Etre metalleux, c’est donc connaître et aimer le metal. A partir de là, il y a une ouverture totale, une hypertolérance. Le meilleur exemple, c’est Rob Halford, le chanteur de Judas Priest, qui a fait son coming out en 1998. Il avait peur de se retrouver mis à l’écart par les fans, mais tout le monde était à fond. Lui aussi a confondu les représentations du metal, ce qu’il y a sur les pochettes et dans la musique, et les valeurs des metalleux. Ce n’est pas être homo, une fille ou arabe qui compte, c’est de partager les valeurs de la communauté. C’est ce qui a permis à cette musique de couvrir l’ensemble de la société depuis les années 90.
Justement, comment les sociologues abordent-ils le machisme de l’imagerie metal ?

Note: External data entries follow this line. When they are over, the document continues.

--- src/rtl/game_round_controller_if.sv ---
// Bus between the player input stage, the game controller and the comparator.
// Handshake: a guess transfers on a rising Clock edge where Px_Valid and
// Px_Ready are both high; Px_Ready never depends on Px_Valid, and a Valid
// seen while Ready is low is simply not taken (no data is lost or queued).
// Cmp_Valid marks cycles where Cmp_Num/Cmp_Target are worth comparing;
// Cmp_Match is expected back combinationally in that same cycle.
// State is a read-only view of the controller FSM for checkers.
interface game_round_controller_if #(
    parameter int NUM_W   = 6,
    parameter int ROUND_W = 4
) ();
    logic                     Start;
    logic [NUM_W-1:0]         Target_Num;
    logic                     P1_Valid;
    logic [NUM_W-1:0]         P1_Num;
    logic                     P1_Ready;
    logic                     P2_Valid;
    logic [NUM_W-1:0]         P2_Num;
    logic                     P2_Ready;
    logic [NUM_W-1:0]         Cmp_Target;
    logic [NUM_W-1:0]         Cmp_Num;
    logic                     Cmp_Valid;
    logic                     Cmp_Match;
    logic [1:0]               Result;
    logic                     Done;
    logic [ROUND_W-1:0]       Round;
    game_pkg::game_state_e    State;

    modport master (
        output Start, Target_Num, P1_Valid, P1_Num, P2_Valid, P2_Num, Cmp_Match,
        input  P1_Ready, P2_Ready, Cmp_Target, Cmp_Num, Cmp_Valid,
               Result, Done, Round, State
    );

    modport slave (
        input  Start, Target_Num, P1_Valid, P1_Num, P2_Valid, P2_Num, Cmp_Match,
        output P1_Ready, P2_Ready, Cmp_Target, Cmp_Num, Cmp_Valid,
               Result, Done, Round, State
    );
endinterface

--- src/rtl/game_round_controller_guess_slot.sv ---
// One player's guess slot: capture register, full flag, forfeit flag and Ready.
module guess_slot #(
    parameter int NUM_W = 6
) (
    input  logic             Clock,
    input  logic             Reset,
    input  logic             clear,
    input  logic             collect,
    input  logic             valid,
    input  logic [NUM_W-1:0] num,
    input  logic             forfeit_set,
    output logic             ready,
    output logic             full,
    output logic             forfeit,
    output logic [NUM_W-1:0] guess
);

    // Ready only while collecting into an empty, non-forfeited slot.
    assign ready = collect & ~full & ~forfeit;

    // Capture the guess on accept; clear wipes the slot for a new round.
    always_ff @(posedge Clock or posedge Reset) begin
        if (Reset) begin
            full    <= 1'b0;
            forfeit <= 1'b0;
            guess   <= '0;
        end else if (clear) begin
            full    <= 1'b0;
            forfeit <= 1'b0;
            guess   <= '0;
        end else begin
            if (valid && ready) begin
                full  <= 1'b1;
                guess <= num;
            end
            if (forfeit_set) forfeit <= 1'b1;
        end
    end

endmodule

--- src/rtl/game_round_controller.sv ---
// Round sequencer for the two-player guessing game sharing one comparator.
// Optional build macro GAME_TIMEOUT_EN adds a per-round collection timeout
// after which a silent player forfeits the round.
module game_round_controller
    import game_pkg::*;
#(
    parameter int NUM_W       = 6,
    parameter int MAX_ROUNDS  = 8,
    parameter int ROUND_W     = 4,
    parameter int TIMEOUT_CYC = 16
) (
    input  logic                   Clock,
    input  logic                   Reset,
    game_round_controller_if.slave bus
);

    localparam logic [ROUND_W-1:0] LAST_ROUND = ROUND_W'(MAX_ROUNDS - 1);

    game_state_e        state, next_state;
    logic [NUM_W-1:0]   target;
    logic [ROUND_W-1:0] round;
    logic [1:0]         result;
    logic               done;
    logic               m1, m2;

    logic               collect, timeout, start_acc, slot_clear;
    logic               p1_fill, p2_fill, p1_forfeit_set, p2_forfeit_set;
    logic               p1_full, p2_full, p1_forfeit, p2_forfeit;
    logic [NUM_W-1:0]   p1_guess, p2_guess, cmp_num;
    logic               cmp_valid;

    assign collect = (state == COLLECT);
    assign p1_fill = p1_full | (bus.P1_Valid & bus.P1_Ready);
    assign p2_fill = p2_full | (bus.P2_Valid & bus.P2_Ready);

    guess_slot #(.NUM_W(NUM_W)) u_slot1 (
        .Clock(Clock), .Reset(Reset), .clear(slot_clear), .collect(collect),
        .valid(bus.P1_Valid), .num(bus.P1_Num), .forfeit_set(p1_forfeit_set),
        .ready(bus.P1_Ready), .full(p1_full), .forfeit(p1_forfeit), .guess(p1_guess)
    );

    guess_slot #(.NUM_W(NUM_W)) u_slot2 (
        .Clock(Clock), .Reset(Reset), .clear(slot_clear), .collect(collect),
        .valid(bus.P2_Valid), .num(bus.P2_Num), .forfeit_set(p2_forfeit_set),
        .ready(bus.P2_Ready), .full(p2_full), .forfeit(p2_forfeit), .guess(p2_guess)
    );

`ifdef GAME_TIMEOUT_EN
    localparam int CNT_W = $clog2(TIMEOUT_CYC + 1);
    logic [CNT_W-1:0] to_cnt;

    // Cycles spent in COLLECT; any other state parks it at zero so every entry restarts it.
    always_ff @(posedge Clock or posedge Reset) begin
        if (Reset)        to_cnt <= '0;
        else if (collect) to_cnt <= to_cnt + CNT_W'(1);
        else              to_cnt <= '0;
    end

    assign timeout = collect && (to_cnt == CNT_W'(TIMEOUT_CYC - 1));
`else
    assign timeout = 1'b0;
`endif

    // FSM state register.
    always_ff @(posedge Clock or posedge Reset) begin
        if (Reset) state <= IDLE;
        else       state <= next_state;
    end

    // Next-state and per-state control, defaults first.
    always_comb begin
        next_state     = state;
        start_acc      = 1'b0;
        slot_clear     = 1'b0;
        p1_forfeit_set = 1'b0;
        p2_forfeit_set = 1'b0;
        cmp_num        = '0;
        cmp_valid      = 1'b0;
        case (state)
            IDLE, DONE: begin
                if (bus.Start) begin
                    start_acc  = 1'b1;
                    slot_clear = 1'b1;
                    next_state = COLLECT;
                end
            end
            COLLECT: begin
                if (p1_fill && p2_fill) begin
                    next_state = CHECK1;
                end else if (timeout) begin
                    p1_forfeit_set = ~p1_fill;
                    p2_forfeit_set = ~p2_fill;
                    next_state     = CHECK1;
                end
            end
            CHECK1: begin
                cmp_num    = p1_guess;
                cmp_valid  = ~p1_forfeit;
                next_state = CHECK2;
            end
            CHECK2: begin
                cmp_num    = p2_guess;
                cmp_valid  = ~p2_forfeit;
                next_state = DECIDE;
            end
            DECIDE: begin
                if (m1 || m2 || (round == LAST_ROUND)) begin
                    next_state = DONE;
                end else begin
                    slot_clear = 1'b1;
                    next_state = COLLECT;
                end
            end
            default: next_state = IDLE;
        endcase
    end

    // Game registers: target latch, round counter, match flags and outcome.
    always_ff @(posedge Clock or posedge Reset) begin
        if (Reset) begin
            target <= '0;
            round  <= '0;
            result <= RES_NONE;
            done   <= 1'b0;
            m1     <= 1'b0;
            m2     <= 1'b0;
        end else if (start_acc) begin
            target <= bus.Target_Num;
            round  <= '0;
            result <= RES_NONE;
            done   <= 1'b0;
        end else begin
            if (state == CHECK1) m1 <= bus.Cmp_Match & ~p1_forfeit;
            if (state == CHECK2) m2 <= bus.Cmp_Match & ~p2_forfeit;
            if (state == DECIDE) begin
                if (m1 && m2) begin
                    result <= RES_DRAW;
                    done   <= 1'b1;
                end else if (m1) begin
                    result <= RES_P1;
                    done   <= 1'b1;
                end else if (m2) begin
                    result <= RES_P2;
                    done   <= 1'b1;
                end else if (round == LAST_ROUND) begin
                    result <= RES_NONE;
                    done   <= 1'b1;
                end else begin
                    round  <= round + ROUND_W'(1);
                end
            end
        end
    end

    assign bus.Cmp_Target = target;
    assign bus.Cmp_Num    = cmp_num;
    assign bus.Cmp_Valid  = cmp_valid;
    assign bus.Result     = result;
    assign bus.Done       = done;
    assign bus.Round      = round;
    assign bus.State      = state;

endmodule
--- src/flat_wrapper.sv ---
// flat-port wrapper written by rule: the top's interface ports become plain ports
module game_round_controller_flat import game_pkg::*;
#(
    parameter int NUM_W       = 6,
    parameter int MAX_ROUNDS  = 8,
    parameter int ROUND_W     = 4,
    parameter int TIMEOUT_CYC = 16
)
  (Clock, Reset, bus_Start, bus_Target_Num, bus_P1_Valid, bus_P1_Num, bus_P2_Valid, bus_P2_Num, bus_Cmp_Match, bus_P1_Ready, bus_P2_Ready, bus_Cmp_Target, bus_Cmp_Num, bus_Cmp_Valid, bus_Result, bus_Done, bus_Round, bus_State);
  game_round_controller_if #(.NUM_W(NUM_W), .ROUND_W(ROUND_W)) bus_i ();
  input  logic Clock;
  input  logic Reset;
  input wire logic [$bits(bus_i.Start)-1:0] bus_Start;
  input wire logic [$bits(bus_i.Target_Num)-1:0] bus_Target_Num;
  input wire logic [$bits(bus_i.P1_Valid)-1:0] bus_P1_Valid;
  input wire logic [$bits(bus_i.P1_Num)-1:0] bus_P1_Num;
  input wire logic [$bits(bus_i.P2_Valid)-1:0] bus_P2_Valid;
  input wire logic [$bits(bus_i.P2_Num)-1:0] bus_P2_Num;
  input wire logic [$bits(bus_i.Cmp_Match)-1:0] bus_Cmp_Match;
  output wire logic [$bits(bus_i.P1_Ready)-1:0] bus_P1_Ready;
  output wire logic [$bits(bus_i.P2_Ready)-1:0] bus_P2_Ready;
  output wire logic [$bits(bus_i.Cmp_Target)-1:0] bus_Cmp_Target;
  output wire logic [$bits(bus_i.Cmp_Num)-1:0] bus_Cmp_Num;
  output wire logic [$bits(bus_i.Cmp_Valid)-1:0] bus_Cmp_Valid;
  output wire logic [$bits(bus_i.Result)-1:0] bus_Result;
  output wire logic [$bits(bus_i.Done)-1:0] bus_Done;
  output wire logic [$bits(bus_i.Round)-1:0] bus_Round;
  output wire logic [$bits(bus_i.State)-1:0] bus_State;
  assign bus_i.Start = bus_Start;
  assign bus_i.Target_Num = bus_Target_Num;
  assign bus_i.P1_Valid = bus_P1_Valid;
  assign bus_i.P1_Num = bus_P1_Num;
  assign bus_i.P2_Valid = bus_P2_Valid;
  assign bus_i.P2_Num = bus_P2_Num;
  assign bus_i.Cmp_Match = bus_Cmp_Match;
  assign bus_P1_Ready = bus_i.P1_Ready;
  assign bus_P2_Ready = bus_i.P2_Ready;
  assign bus_Cmp_Target = bus_i.Cmp_Target;
  assign bus_Cmp_Num = bus_i.Cmp_Num;
  assign bus_Cmp_Valid = bus_i.Cmp_Valid;
  assign bus_Result = bus_i.Result;
  assign bus_Done = bus_i.Done;
  assign bus_Round = bus_i.Round;
  assign bus_State = bus_i.State;
  game_round_controller #(.NUM_W(NUM_W), .MAX_ROUNDS(MAX_ROUNDS), .ROUND_W(ROUND_W), .TIMEOUT_CYC(TIMEOUT_CYC)) u_core (.Clock(Clock), .Reset(Reset), .bus(bus_i));
endmodule
--- config.mk ---
export PLATFORM = sky130hd
export DESIGN_NAME = game_round_controller_flat
export DESIGN_NICKNAME = d
export VERILOG_FILES = /design/src/rtl/game_round_controller_pkg.sv /design/src/rtl/game_round_controller_if.sv /design/src/rtl/game_round_controller_guess_slot.sv /design/src/rtl/game_round_controller.sv /design/src/flat_wrapper.sv
export SDC_FILE = /design/constraint.sdc
export NUM_CORES = 1
export LEC_CHECK = 0
export CORE_UTILIZATION = 43
export DETAILED_ROUTE_END_ITERATION = 8
export PLACE_DENSITY = 0.76
export SYNTH_ARGS = -nofsm -noshare
export SYNTH_HDL_FRONTEND = slang
export SYNTH_HIERARCHICAL = 1
export SYNTH_SLANG_ARGS = --single-unit
--- constraint.sdc ---
create_clock -name Clock -period 1.9 [get_ports Clock]
set_input_delay 0.19 -clock Clock [delete_from_list [all_inputs] [get_ports Clock]]
set_output_delay 0.19 -clock Clock [all_outputs]
set_load 0.05 [all_outputs]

Lors des premiers colloques spécifiquement sur le genre, autour de 2007-2008 aux Etats-Unis, Robert Walser, un musicologue américain auteur de l’ouvrage Running With the Devil en 1993, a débattu avec Deena Weinstein. Elle soutenait l’image d’une musique machiste où l’hétérosexualité est valorisée. Mais Walser a beaucoup nuancé cela en évoquant toute la scène glam metal de Los Angeles, Mötley Crüe par exemple. Il pointait une contradiction entre leur discours façon «nous, les gonzesses, ça y va» et leur aspect androgyne, avec les cheveux teints en blond. On s’est aussi rendu compte qu’il y a beaucoup de femmes parmi les chercheuses qui participent aux colloques, à tel point que c’est devenu un phénomène étudié. Quand j’ai lancé l’appel à contributions pour le colloque en France, j’ai eu 50% de femmes. Dans un colloque sur le rap ou le rock, les femmes sont ultraminoritaires… On ne sait pas encore pourquoi c’est différent dans le metal.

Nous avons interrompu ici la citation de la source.